The Defendant admitted to delivering hydrocodone in Cause No. [FA–21] and the evidence provides that the Defendant sold twenty-one (21) tablets of hydrocodone at a Laundromat to a confidential informant and then subsequently sold ten (10) tablets of hydrocodone at his residence. The Defendant has a history of substance abuse and had previously received treatment for substance abuse at Bethesda Oak in the late 1980's and attended treatment while confined in the Indiana Department of Correction in 2008 to 2010. The Court considers that the Defendant has had the opportunity to receive treatment prior to committing the offense of delivering controlled substances and has continued to commit serious substance abuse offenses despite treatment.
The Court finds it a further aggravating factor that the Defendant committed the offenses while on felony probation for sexual misconduct with a minor....
(App. 131–32). The trial court acknowledged Mefford's proffered mitigator that he had been molested as a child but determined that it was not a mitigating circumstance in this case.

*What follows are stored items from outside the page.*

### config.mk
export PLATFORM = sky130hd
export DESIGN_NAME = burst_reg_buf
export DESIGN_NICKNAME = d
export VERILOG_FILES = /design/src/rtl/burst_pkg.sv /design/src/rtl/burst_fifo.sv /design/src/rtl/burst_reg_buf.sv
export SDC_FILE = /design/constraint.sdc
export NUM_CORES = 1
export LEC_CHECK = 0
export BUFFER_PORTS_ARGS = -buffer_cell sky130_fd_sc_hd__buf_2
export CAP_MARGIN = 20
export CORE_AREA = 3 3 136 138
export CTS_CLUSTER_DIAMETER = 200
export DETAILED_ROUTE_END_ITERATION = 7
export DIE_AREA = 0 0 139 141
export REMOVE_ABC_BUFFERS = 1
export SYNTH_ARGS = -nofsm -noshare
export SYNTH_HDL_FRONTEND = slang
export SYNTH_SLANG_ARGS = --single-unit
### constraint.sdc
create_clock -name clk -period 8.9 [get_ports clk]
set_input_delay 2.225 -clock clk [delete_from_list [all_inputs] [get_ports clk]]
set_output_delay 2.225 -clock clk [all_outputs]
set_load 0.01 [all_outputs]
### src/rtl/burst_pkg.sv
// burst_pkg: shared FSM state encodings for the burst register buffer
package burst_pkg;
  typedef enum logic [1:0] {IDLE = 2'd0, BURST = 2'd1, DONE = 2'd2} state_t;
endpackage

### src/rtl/burst_fifo.sv
// burst_fifo: show-ahead word storage with pointers, level, full/empty and sticky overflow
module burst_fifo #(
  parameter int BUS_WIDTH = 16,
  parameter int DEPTH = 8,
  localparam int AW = $clog2(DEPTH)
) (
  input  logic                 clk,
  input  logic                 rst,
  input  logic                 clr,
  input  logic                 wen,
  input  logic [BUS_WIDTH-1:0] data_in,
  input  logic                 ren,
  output logic [BUS_WIDTH-1:0] data_out,
  output logic                 full,
  output logic                 empty,
  output logic [AW:0]          level,
  output logic                 overflow
);
  logic [BUS_WIDTH-1:0] mem [DEPTH];
  logic [AW-1:0] wr_ptr, rd_ptr;
  logic wr_ok;
  assign wr_ok = wen && !full;
  assign full = level == (AW+1)'(DEPTH);
  assign empty = level == '0;
  assign data_out = mem[rd_ptr];
  always_ff @(posedge clk or posedge rst)
    if (rst) begin
      mem <= '{default: '0};
      wr_ptr <= '0;
      rd_ptr <= '0;
      level <= '0;
      overflow <= 1'b0;
    end else if (clr) begin
      wr_ptr <= '0;
      rd_ptr <= '0;
      level <= '0;
      overflow <= 1'b0;
    end else begin
      if (wr_ok) begin
        mem[wr_ptr] <= data_in;
        wr_ptr <= wr_ptr + 1'b1;
      end
      if (ren) rd_ptr <= rd_ptr + 1'b1;
      level <= level + (AW+1)'(wr_ok) - (AW+1)'(ren);
      if (wen && full) overflow <= 1'b1;
    end
endmodule

### src/rtl/burst_reg_buf.sv
// burst_reg_buf: register buffer that streams a requested number of words per burst
module burst_reg_buf
  import burst_pkg::*;
#(
  parameter int BUS_WIDTH = 16,
  parameter int DEPTH = 8,
  localparam int AW = $clog2(DEPTH)
) (
  input  logic                 clk,
  input  logic                 rst,
  input  logic                 clr,
  input  logic                 wen,
  input  logic [BUS_WIDTH-1:0] data_in,
  input  logic                 burst_start,
  input  logic [AW:0]          burst_len,
  input  logic                 out_ready,
  output logic                 out_valid,
  output logic [BUS_WIDTH-1:0] data_out,
  output logic                 burst_busy,
  output logic                 burst_done,
  output logic                 full,
  output logic                 empty,
  output logic [AW:0]          level,
  output logic                 overflow
);
  state_t state, nxt;
  logic [AW:0] cnt;
  logic xfer;
  assign xfer = out_valid && out_ready;
  burst_fifo #(.BUS_WIDTH(BUS_WIDTH), .DEPTH(DEPTH)) u_fifo (
    .clk(clk), .rst(rst), .clr(clr), .wen(wen), .data_in(data_in), .ren(xfer),
    .data_out(data_out), .full(full), .empty(empty), .level(level), .overflow(overflow)
  );
  always_ff @(posedge clk or posedge rst)
    if (rst) state <= IDLE;
    else state <= clr ? IDLE : nxt;
  always_comb
    nxt = state == IDLE  ? (burst_start ? (burst_len == '0 ? DONE : BURST) : IDLE) :
          state == BURST ? (xfer && cnt == (AW+1)'(1) ? DONE : BURST) : IDLE;
  always_comb begin
    burst_busy = state == BURST;
    burst_done = state == DONE;
    out_valid = burst_busy && !empty;
  end
  always_ff @(posedge clk or posedge rst)
    if (rst) cnt <= '0;
    else if (clr) cnt <= '0;
    else if (state == IDLE && burst_start) cnt <= burst_len;
    else if (state == BURST && xfer) cnt <= cnt - 1'b1;
endmodule

# Yosys cells after proc, flatten, opt, wreduce, memory -nomap -nowiden
# Cells that the tools add are included.
[op_classes]
add_sub_neg = 5
magnitude_cmp = 3
n_eq_ne = 4
mux = 22
bitwise_logic = 3
n_reduce_logical = 18
[op_table]
columns = ["op", "n"]
rows = [
  ["$bwmux 128", 1],
  ["$bmux 16 s3", 1],
  ["$demux 16 s3", 1],
  ["$mux 16", 3],
  ["$mux 4", 4],
  ["$mux 2", 6],
  ["$mux 3", 4],
  ["$ge 4x4->1 const B", 2],
  ["$logic_and 1x1->1", 8],
  ["$logic_not 4->1", 2],
  ["$not 3->4", 2],
  ["$add 3x1->3 const B", 2],
  ["$reduce_bool 2->1", 3],
  ["$add 4x1->4", 1],
  ["$eq 4x1->1 const B", 1],
  ["$eq 4x4->1 const B", 1],
  ["$lt 4x1->1 const B", 1],
  ["$sub 4x1->4", 1],
  ["$sub 4x1->4 const B", 1],
  ["$reduce_bool 3->1", 1],
  ["$eq 2x1->1 const B", 1],
  ["$eq 2x2->1 const B", 1],
  ["$logic_not 1->1", 2],
  ["$logic_not 2->1", 1],
  ["other kinds (3)", 4],
]
[word_totals]
register_bits = 145
input_bits = 26
out_inout_bits = 26
word_cells = 69

# Longest topological paths before layout
# Gate-level depths: netlist (run 1).
[logic_depth]
ltp_word = 9
ltp_mapped = 11
ltp_nobuf = 10

# Modules after synthesis
# Synthesis (run 1) repeated with hierarchy kept, for this count alone.
[unflattened]
hier_cells = 441
area_unflattened_um2 = 6915.4
[by_module_without_submodules]
columns = ["mod", "n_inst", "cells_per_inst", "area_per_inst_um2", "seq_area_each_um2"]
rows = [
  ["burst_fifo", 1, 397, 6503.7, 3478.3],
  ["burst_reg_buf", 1, 44, 411.6, 150.1],
]

# Worst setup path after synthesis (run 1)
# OpenSTA, ideal clock, no wires.
[synth_timing]
path_kind = "input -> register"
from = "input out_ready"
to = "register u_fifo.level[3]"
setup_ns = 0.125
t_arrival_ns = 3.759
setup_slack_ns = 5.017
stages = 7
n_path_buf = 1
path_cell_list = "nand3b_1 clkbuf_1 or3_1 ha_1 a21o_1 a21oi_1 mux2_2"
[synth_via]
elab_chain_cells = 3
[synth_lines]
columns = ["element", "line_no", "rtl"]
rows = [
  ["start, declared", "burst_reg_buf.sv:16", "input logic out_ready,"],
  ["$logic_and 1x1->1", "burst_reg_buf.sv:29", "assign xfer = out_valid && out_ready;"],
  ["$sub 4x1->4", "burst_fifo.sv:44", "level <= level + (AW+1)'(wr_ok) - (AW+1)'(ren);"],
  ["$mux 4", "burst_fifo.sv:33", "end else if (clr) begin"],
  ["end signal, assigned", "burst_fifo.sv:44", ""],
  ["end, declared", "burst_fifo.sv:16", "output logic [AW:0] level,"],
]
# No other way between the ends.
# A chain may end at the register's enable or synchronous reset.

# Final worst setup path (run 1)
[layout_timing]
from = "register u_fifo.rd_ptr[0]"
to = "output data_out[7]"
[layout_via]
elab_chain_cells = 4
[layout_lines]
columns = ["element", "line_no", "rtl"]
rows = [
  ["start, declared", "burst_fifo.sv:20", "logic [AW-1:0] wr_ptr, rd_ptr;"],
  ["start signal, assigned", "burst_fifo.sv:43", "if (ren) rd_ptr <= rd_ptr + 1'b1;"],
  ["$not 3->4 (implied by the code)", "burst_fifo.sv:25", "assign data_out = mem[rd_ptr];"],
  ["$bmux 16 s3", "burst_fifo.sv:25", ""],
  ["$mux 16 (implied by the code) (2 in series)", "burst_fifo.sv:25", ""],
  ["end, declared", "burst_reg_buf.sv:18", "output logic [BUS_WIDTH-1:0] data_out,"],
]
# No other way between the ends. The select of a mux whose other input is x is not followed.

==> metrics.log, run 1 <==
INFO  metric grt_setup_unrepaired = no
INFO  metric clock_tree_from_tritoncts = done
INFO  metric synth.top_cells.by_count = sky130_fd_sc_hd__dfrtp_1, sky130_fd_sc_hd__mux2_2, sky130_fd_sc_hd__mux4_2
INFO  metric cts_hold_buf = 0
INFO  metric die-height = 141 um
INFO  metric num-fill-cells = 1,548
INFO  metric maxSlewViolCount = 0
INFO  metric synth.lib_cells_used.distinct = 44
INFO  metric synth.area.top_cells = sky130_fd_sc_hd__dfrtp_1, sky130_fd_sc_hd__mux2_2, sky130_fd_sc_hd__mux4_2, sky130_fd_sc_hd__ha_1, sky130_fd_sc_hd__buf_6
INFO  metric ys_seq_elements = 145
INFO  metric ys_warn_count = 0
INFO  metric grt.busiest_layer = met2
INFO  metric synth.largest_area_cell = sky130_fd_sc_hd__dfrtp_1
INFO  metric multi_input_comb_area = 3070 sq um
INFO  metric drc_errors = 0
INFO  metric post_cts.repair.setup_buffers = 0
INFO  metric final_hold_viol_count = 0
INFO  metric timing.final.crit_share = 53.9%
INFO  metric dp_hpwl = 8610 um
INFO  metric final.setup_skew = 0.00686 ns
INFO  metric postRouteAntennaNets = 0
INFO  metric io-pin-count = 52
INFO  metric core_footprint = 17,300 sq um
INFO  metric clkLatencyLatePin = 0.41 ns
INFO  metric die_width = 139 um
INFO  metric port_buffers = 51
INFO  metric n_antenna_cell = 0
INFO  metric syn-mean-instance-area = 15.4 sq um
INFO  metric worst_setup_path_end_kind = output pin
INFO  metric antenna_violations_before_repair = 0
INFO  metric root_buffer = sky130_fd_sc_hd__clkbuf_16
INFO  metric status = complete, no violations
INFO  metric report.final.setup_viol = 0
INFO  metric tritoncts.num_buffers = 17
INFO  metric timing.fmax = 209 MHz
INFO  metric fin_tns_setup = 0 ns
INFO  metric drtPass1Iterations = 4
INFO  metric largest_net_degree_at_the_start_of_global_routing = 83
INFO  metric htreeDepth = 4
INFO  metric post_synthesis_async_set_or_reset_flop_share = 100%
INFO  metric final_area = 8040 sq um
INFO  metric netlist_instances = 450
INFO  metric static-leakage-power = 3.69 nW
INFO  metric grt_use_met2 = 24.8%
INFO  metric routedWlPerCell = 19.1 um
INFO  metric hold_class = register to register
INFO  metric clock_sink_count = 145
INFO  metric groute.layer.met1.usage = 20.4%
INFO  metric final_weighted_congestion_of_routability_driven_global_placement = 0.767
INFO  metric die_area = 19,600 sq um
INFO  metric rows = 48
INFO  metric synth-edff-count = 0
INFO  metric grt.met3_usage = 4.92%
INFO  metric ys.flop_type = sky130_fd_sc_hd__dfrtp_1
INFO  metric clk_pin_slew = 0.06 ns
INFO  metric cts_repair_resize_count = 0
INFO  metric critPathRequiredTime = 6.68 ns
INFO  metric area_of_the_mapped_netlist = 6920 sq um
INFO  metric nNetsFinal = 537
INFO  metric overflow = 0
INFO  metric clockBufferDepth = 2
INFO  metric floorplan.initialDensity = 40.0%
INFO  metric maxSlewHeadroom = 32.6%
INFO  metric peakVddDrop = 0.000143 V
INFO  metric num_vias = 3,952
INFO  metric period_minus_slack = 4.80 ns
INFO  metric yosysMostFrequentCell = sky130_fd_sc_hd__dfrtp_1
INFO  metric wire_length_of_the_first_global_routing_pass = 23,600 um
INFO  metric setup.worst_path.class = register to output pin
INFO  metric max_slew.worst_pin.slew = 1.01 ns
INFO  metric path_max_fanout = 20
INFO  metric critPathArrivalTime = 2.57 ns
INFO  metric timing.critical_path.from_type = register
INFO  metric power_per_cell_area = 275 nW/um^2
INFO  metric wl = 14,100 um
INFO  metric drt_iter0_markers = 201
INFO  metric yosysTopAreaCellShare = 52.5%
INFO  metric place_area = 7350 sq um
INFO  metric yosysSeqAreaShare = 52.5%
INFO  metric final_layout_size_suffix_gt1_share = 54.9%
INFO  metric maxCapViolCount = 0
INFO  metric sequential_cell_area = 3630 sq um
INFO  metric post_drt_via_cell_ratio = 5.35
INFO  metric flow.area_growth_from_synthesis = 16.3%
INFO  metric track_usage = 15.3%
INFO  metric first_global_vias = 4,324
power breakdown:
group | leakage [nW] | internal [mW] | switching [mW]
Combinational | 1.46 | 0.301 | 0.216
Clock | 0.323 | 0.527 | 0.261
Sequential | 1.91 | 0.817 | 0.0905
Total | 3.69 | 1.64 | 0.568
metrics by stage:
stage,hold slack (ns),util [%],instances,setup WS (ns),total power [mW]
after floorplan,0.453,-,423,2.78,1.28
after global placement,0.474,42.5,706,4.50,1.42
after detailed placement,0.488,42.5,706,4.47,1.44
after CTS,0.503,46.3,738,4.01,2.24
after global routing,0.506,46.5,739,3.90,2.34
final,0.499,46.5,739,4.10,2.21
flip-flops by register name, summed over array words and instances (netlist names):
name             count
u_fifo.overflow      1
u_fifo.wr_ptr        3
cnt                  4
u_fifo.mem         128
state                2
u_fifo.rd_ptr        3
u_fifo.level         4
final timing paths:
| kind | from | endpoint | slack, ns | cells past startpoint |
|---|---|---|---|---|
| max | u_fifo.rd_ptr[0]$_DFFE_PP0P_ | data_out[7] | 4.10 | 4 |
| min | u_fifo.mem[39]$_DFFE_PP0P_ | u_fifo.mem[39]$_DFFE_PP0P_ | 0.50 | 1 |
| max reg2reg | u_fifo.level[2]$_DFF_PP0_ | u_fifo.level[3]$_DFF_PP0_ | 6.18 | 10 |
| min reg2reg | u_fifo.mem[39]$_DFFE_PP0P_ | u_fifo.mem[39]$_DFFE_PP0P_ | 0.50 | 1 |
| max in group asynchronous | rst | u_fifo.mem[36]$_DFFE_PP0P_ | 6.02 | 4 |
| min in group asynchronous | rst | u_fifo.mem[111]$_DFFE_PP0P_ | 1.89 | 2 |
kinds of logic (layout without fill, tap and decap cells):
kind of cell	count (synthesis)	after routing	share of synthesized area [%]
fa+ha+maj	10	10	1.92
compound gates	23	23	2.23
buf+inv	41	105	3.11
xor+xnor	1	1	0.127
simple gates	52	52	5.95
flops	145	145	52.5
mux	178	178	34.2
layout make-up:
type | instances | share of cell area [%]
inverter | 14 | 0.716
sequential | 145 | 45.2
clock inverter | 9 | 2.19
clock buffer | 23 | 6.07
tap | 225 | 3.50
timing repair buffer | 59 | 4.17
multi-input combinational | 264 | 38.2
placed cells by master (no fill, tap or decap), types with 2 or more instances in the layout:
cell type,n
sky130_fd_sc_hd__buf_4,7
sky130_fd_sc_hd__buf_2,51
sky130_fd_sc_hd__dfrtp_1,143
sky130_fd_sc_hd__clkbuf_8,4
sky130_fd_sc_hd__bufinv_16,5
sky130_fd_sc_hd__mux4_2,32
sky130_fd_sc_hd__or3b_2,2
sky130_fd_sc_hd__nor4_1,2
sky130_fd_sc_hd__nor2b_1,6
sky130_fd_sc_hd__inv_1,12
sky130_fd_sc_hd__o21ai_0,5
sky130_fd_sc_hd__clkbuf_16,17
sky130_fd_sc_hd__clkinv_2,2
sky130_fd_sc_hd__or4_1,2
sky130_fd_sc_hd__nand2b_1,2
sky130_fd_sc_hd__nor2_1,12
sky130_fd_sc_hd__o31ai_1,3
sky130_fd_sc_hd__ha_1,9
sky130_fd_sc_hd__a21oi_1,6
sky130_fd_sc_hd__a311oi_1,4
sky130_fd_sc_hd__nand3_1,4
sky130_fd_sc_hd__or3_1,5
sky130_fd_sc_hd__nand2_1,3
sky130_fd_sc_hd__mux2_1,2
sky130_fd_sc_hd__nor3b_4,2
sky130_fd_sc_hd__mux2_2,144
sky130_fd_sc_hd__dfrtp_2,2
sky130_fd_sc_hd__nor4_4,2
sky130_fd_sc_hd__clkbuf_1,2
critical path, cell delays in order, from the launching register on:
cell and delay (ns):
sky130_fd_sc_hd__dfrtp_2 0.67, sky130_fd_sc_hd__buf_4 0.48, sky130_fd_sc_hd__mux4_2 0.55, sky130_fd_sc_hd__mux2_2 0.30, sky130_fd_sc_hd__buf_2 0.15
metal layers:
metal / routed length (um) / up-vias
li1: - / 1779
met1: 6530 / 2096
met2: 6870 / 68
met3: 604 / 9
met4: 121 / 0
met5: 0 / -
No activity file was read; power rests on OpenSTA's default activity.
==> run 2: changes to the inputs <==
- ABC_AREA: not set -> 1
- clock period: 8.9 -> 4.05 ns (I/O delays scaled with it)
==> run 2 against run 1 <==
Routed wire length grew 16%; critical path type unchanged; non-clock buffer count grew 1; first-iteration DRC count is 66% higher; cell count grew 46%; clock skew up 0.0020 ns; register-to-register slack worse by 4.3 ns; clock power is 97% higher; power increased by 120%; critical path depth grew 2; sequential cell count unchanged; clock-buffer cell count is the same.
==> metrics.log, run 2 <==
INFO  metric status = complete, no violations
INFO  metric maxSlewViolCount = 0 (unchanged)
INFO  metric synth-edff-count = 0 (unchanged)
INFO  metric worstReg2RegEnd = u_fifo.level[1]$_DFF_PP0_
INFO  metric ys.flop_type = sky130_fd_sc_hd__dfrtp_1
INFO  metric post_drt_via_cell_ratio = 5.07 (-5.3%)
INFO  metric ys_warn_count = 0 (unchanged)
INFO  metric yosysMostFrequentCell = sky130_fd_sc_hd__nand2_1
INFO  metric synth.lib_cells_used.distinct = 24 (-45%)
INFO  metric io-pin-count = 52 (unchanged)
INFO  metric drtPass1Iterations = 5 (+1)
INFO  metric timing.reg2reg.worst_path_depth = 10 (unchanged)
INFO  metric clock_sink_count = 145 (unchanged)
INFO  metric htreeDepth = 4 (unchanged)
INFO  metric wl = 16,400 um (+16%)
INFO  metric post_synthesis_async_set_or_reset_flop_share = 100% (unchanged)
INFO  metric largest_registers = u_fifo.mem: 128 flops, cnt: 4 flops, u_fifo.level: 4 flops
INFO  metric clk_pin_slew = 0.06 ns (about the same)
INFO  metric ys_seq_elements = 145 (unchanged)
INFO  metric post-route-worst-setup-slack = 0.942 ns (-3.16 ns)
INFO  metric cpLargestDelayFamily = buffers and inverters
INFO  metric final_hold_viol_count = 0 (unchanged)
INFO  metric timing.final.crit_share = 76.7%
INFO  metric antenna_violations_before_repair = 0 (unchanged)
INFO  metric grt_setup_unrepaired = no
INFO  metric crit_path_start = u_fifo.rd_ptr[0]$_DFFE_PP0P_
INFO  metric path_max_fanout = 65 (+230%)
INFO  metric netlist_instances = 812 (+80%)
INFO  metric root_buffer = sky130_fd_sc_hd__clkbuf_16
INFO  metric report.final.setup_viol = 0 (unchanged)
INFO  metric maxSlewHeadroom = 42.6% (+10 points)
INFO  metric ff2ff_setup_slack = 1.88 ns (-4.30 ns)
INFO  metric largest_net_degree_at_the_start_of_global_routing = 80 (-3.6%)
INFO  metric num_vias = 5,477 (+39%)
INFO  metric dp_cells = 1,049 (+49%)
INFO  metric synth.top_cells.by_count = sky130_fd_sc_hd__nand2_1, sky130_fd_sc_hd__dfrtp_1, sky130_fd_sc_hd__o21ai_1
INFO  metric tritoncts.num_buffers = 17 (unchanged)
INFO  metric peakVddDrop = 0.000370 V (+160%)
INFO  metric cts_hold_buf = 0 (unchanged)
INFO  metric timing.critical_path.from_type = register
INFO  metric static-leakage-power = 3.84 nW (+4.0%)
INFO  metric rows = 48 (unchanged)
INFO  metric worst_setup_path_endpoint = data_out[9]
INFO  metric drc_errors = 0 (unchanged)
INFO  metric die_width = 139 um (unchanged)
INFO  metric die_area = 19,600 sq um (unchanged)
INFO  metric final_weighted_congestion_of_routability_driven_global_placement = 0.732 (-4.6%)
INFO  metric track_usage = 17.5% (+2.1 points)
INFO  metric worst_path_max_delay_cell = sky130_fd_sc_hd__buf_4
INFO  metric yosysSeqAreaShare = 52.4% (-0.085 points)
INFO  metric hold_class = register to register
INFO  metric final_cell_mix = sky130_fd_sc_hd__nand2_1, sky130_fd_sc_hd__dfrtp_1, sky130_fd_sc_hd__o21ai_1, sky130_fd_sc_hd__nor2_1, sky130_fd_sc_hd__o21ai_0
INFO  metric period_minus_slack = 3.11 ns
INFO  metric clkLatencyLatePin = 0.42 ns (about the same)
INFO  metric routedWlPerCell = 15.2 um (-21%)
INFO  metric core_footprint = 17,300 sq um (unchanged)
INFO  metric nNetsFinal = 879 (+64%)
INFO  metric port_buffers = 51 (unchanged)
INFO  metric worst_setup_path_end_kind = output pin
INFO  metric first_global_vias = 5,340 (+23%)
INFO  metric dp_hpwl = 9480 um (+10%)
INFO  metric die-height = 141 um (unchanged)
INFO  metric post_cts.repair.setup_buffers = 0 (unchanged)
INFO  metric largest-register = u_fifo.mem
INFO  metric reg2reg_from = u_fifo.level[2]$_DFF_PP0_
INFO  metric finalNonFillerCells = 1,081 (+46%)
INFO  metric postRouteAntennaNets = 0 (unchanged)
INFO  metric wire_length_of_the_first_global_routing_pass = 27,600 um (+17%)
INFO  metric cts_repair_resize_count = 0 (unchanged)
INFO  metric max_reg_flops = 128 (unchanged)
INFO  metric final_common_cell = sky130_fd_sc_hd__nand2_1
INFO  metric clock_tree_from_tritoncts = done
INFO  metric critical_path_buf_inv_count = 2 (unchanged)
INFO  metric place_ws = 1.42 ns (-3.04 ns)
INFO  metric clockBufferDepth = 2 (unchanged)
INFO  metric max_slew.worst_pin.slew = 0.860 ns (-0.150 ns)
INFO  metric crit_cells = 6 (+2)
INFO  metric n_antenna_cell = 0 (unchanged)
INFO  metric floorplan.initialDensity = 40.0% (+0.065 points)
INFO  metric overflow = 0 (unchanged)
INFO  metric critPathArrivalTime = 2.10 ns (-0.47 ns)
INFO  metric critPathRequiredTime = 3.04 ns (-3.64 ns)
INFO  metric flow.area_growth_from_synthesis = 12.0%
INFO  metric power_per_cell_area = 635 nW/um^2 (+130%)
INFO  metric timing.critical_path.slowest_cell_delay = 0.53 ns (-0.14 ns)
INFO  metric timing.fmax = 322 MHz
INFO  metric critical_path.cell_chain = buf_4 -> o21ai_0 -> o22ai_1 -> nand2_1 -> nand2_1 -> buf_2
INFO  metric maxCapViolCount = 0 (unchanged)
INFO  metric fin_tns_setup = 0 ns (unchanged)
INFO  metric setup.worst_path.class = register to output pin
INFO  metric area_of_the_mapped_netlist = 6930 sq um (+0.16%)
INFO  metric syn-mean-instance-area = 8.53 sq um (-44%)
INFO  metric yosysTopAreaCellShare = 52.4% (-0.085 points)
INFO  metric drt_iter0_markers = 333 (+66%)
INFO  metric crit_top_cell = sky130_fd_sc_hd__nand2_1
INFO  metric final.setup_skew = 0.00882 ns (+0.00196 ns)
INFO  metric synth.largest_area_cell = sky130_fd_sc_hd__dfrtp_1
INFO  metric synth.area.top_cells = sky130_fd_sc_hd__dfrtp_1, sky130_fd_sc_hd__nand2_1, sky130_fd_sc_hd__o21ai_1, sky130_fd_sc_hd__o21ai_0, sky130_fd_sc_hd__nor2_1
INFO  metric final_layout_size_suffix_gt1_share = 13.7% (-41 points)
## run 2: changes by cell type after synthesis, sizes merged, moves of 8 or more
cell,before,now
nand2,3,226
o21ai,5,199
mux2,146,0
nor2,12,85
mux4,32,0
o22ai,0,32
inv,14,41
buf,18,31
clkbuf,9,17
## run 2: kinds of logic after synthesis
group | Yosys count | share of synthesized area (%)
and+or+nand+nor | 328 | 19.4
AOI/OAI and AO/OA | 237 | 18.4
adders and majority gates | 10 | 1.91
DFF | 145 | 52.4
buffers and inverters | 90 | 7.68
xor gates and xnor gates | 2 | 0.253
## run 2: through the flow
| stage | utilization [%] | instance area, sq um | power, mW | hold WS (ns) |
|---|---|---|---|---|
| after CTS | 44.9 | 7760 | 4.98 | 0.478 |
| after global placement | 41.5 | 7180 | 3.39 | 0.460 |
| after detailed placement | 41.5 | 7180 | 3.41 | 0.464 |
| final | 44.9 | 7760 | 4.93 | 0.475 |
| after floorplan | - | 6550 | 2.95 | 0.449 |
| after global routing | 44.9 | 7760 | 5.30 | 0.497 |
## run 2: worst min-delay path, cell delays in order (launching register included)
cell                      delay (ns)
sky130_fd_sc_hd__dfrtp_1        0.33
sky130_fd_sc_hd__nand2_1        0.06
sky130_fd_sc_hd__o21ai_2        0.05
## run 2: routing by layer
layer	wire [um]	up-vias	global-route usage, %
met5	0	-	0
met4	229	0	5.15
met3	682	21	4.41
met2	7640	106	27.7
met1	7860	2605	23.9
li1	-	2745	-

For Mefford's Class A felony child molesting conviction in FA–7, the trial court imposed a fifty (50) year sentence enhanced by thirty (30) years for his habitual offender determination. Additionally, the trial court imposed a twenty (20) year sentence for Mefford's Class B felony dealing a controlled substance conviction in FA–21. The trial court ordered that the sentences be served consecutively and executed at the Department of Correction and determined Mefford to be a sexually violent offender.
DECISION
Mefford argues that his aggregate one hundred (100) year sentence is inappropriate. Specifically, Mefford makes no argument regarding his habitual offender enhancement, but he argues that his sentences for his child molesting and dealing a controlled substance convictions are inappropriate because the trial court imposed the maximum sentence on these two convictions and ordered them to be served consecutively. Mefford suggests that an appropriate sentence for his two convictions would be presumptive, concurrent terms.
We may revise a sentence if it is inappropriate in light of the nature of the offense and the character of the offender. Ind. Appellate Rule 7(B). The defendant has the burden of persuading us that his sentence is inappropriate. Childress v. State, 848 N.E.2d 1073, 1080 (Ind.2006). The principal role of a Rule 7(B) review “should be to attempt to leaven the outliers, and identify some guiding principles for trial courts and those charged with improvement of the sentencing statutes, but not to achieve a perceived ‘correct’ result in each case.” Cardwell v. State, 895 N.E.2d 1219, 1225 (Ind.2008). Whether a sentence is inappropriate ultimately turns on “the culpability of the defendant, the severity of the crime, the damage done to others, and a myriad of other factors that come to light in a given case.” Id. at 1224.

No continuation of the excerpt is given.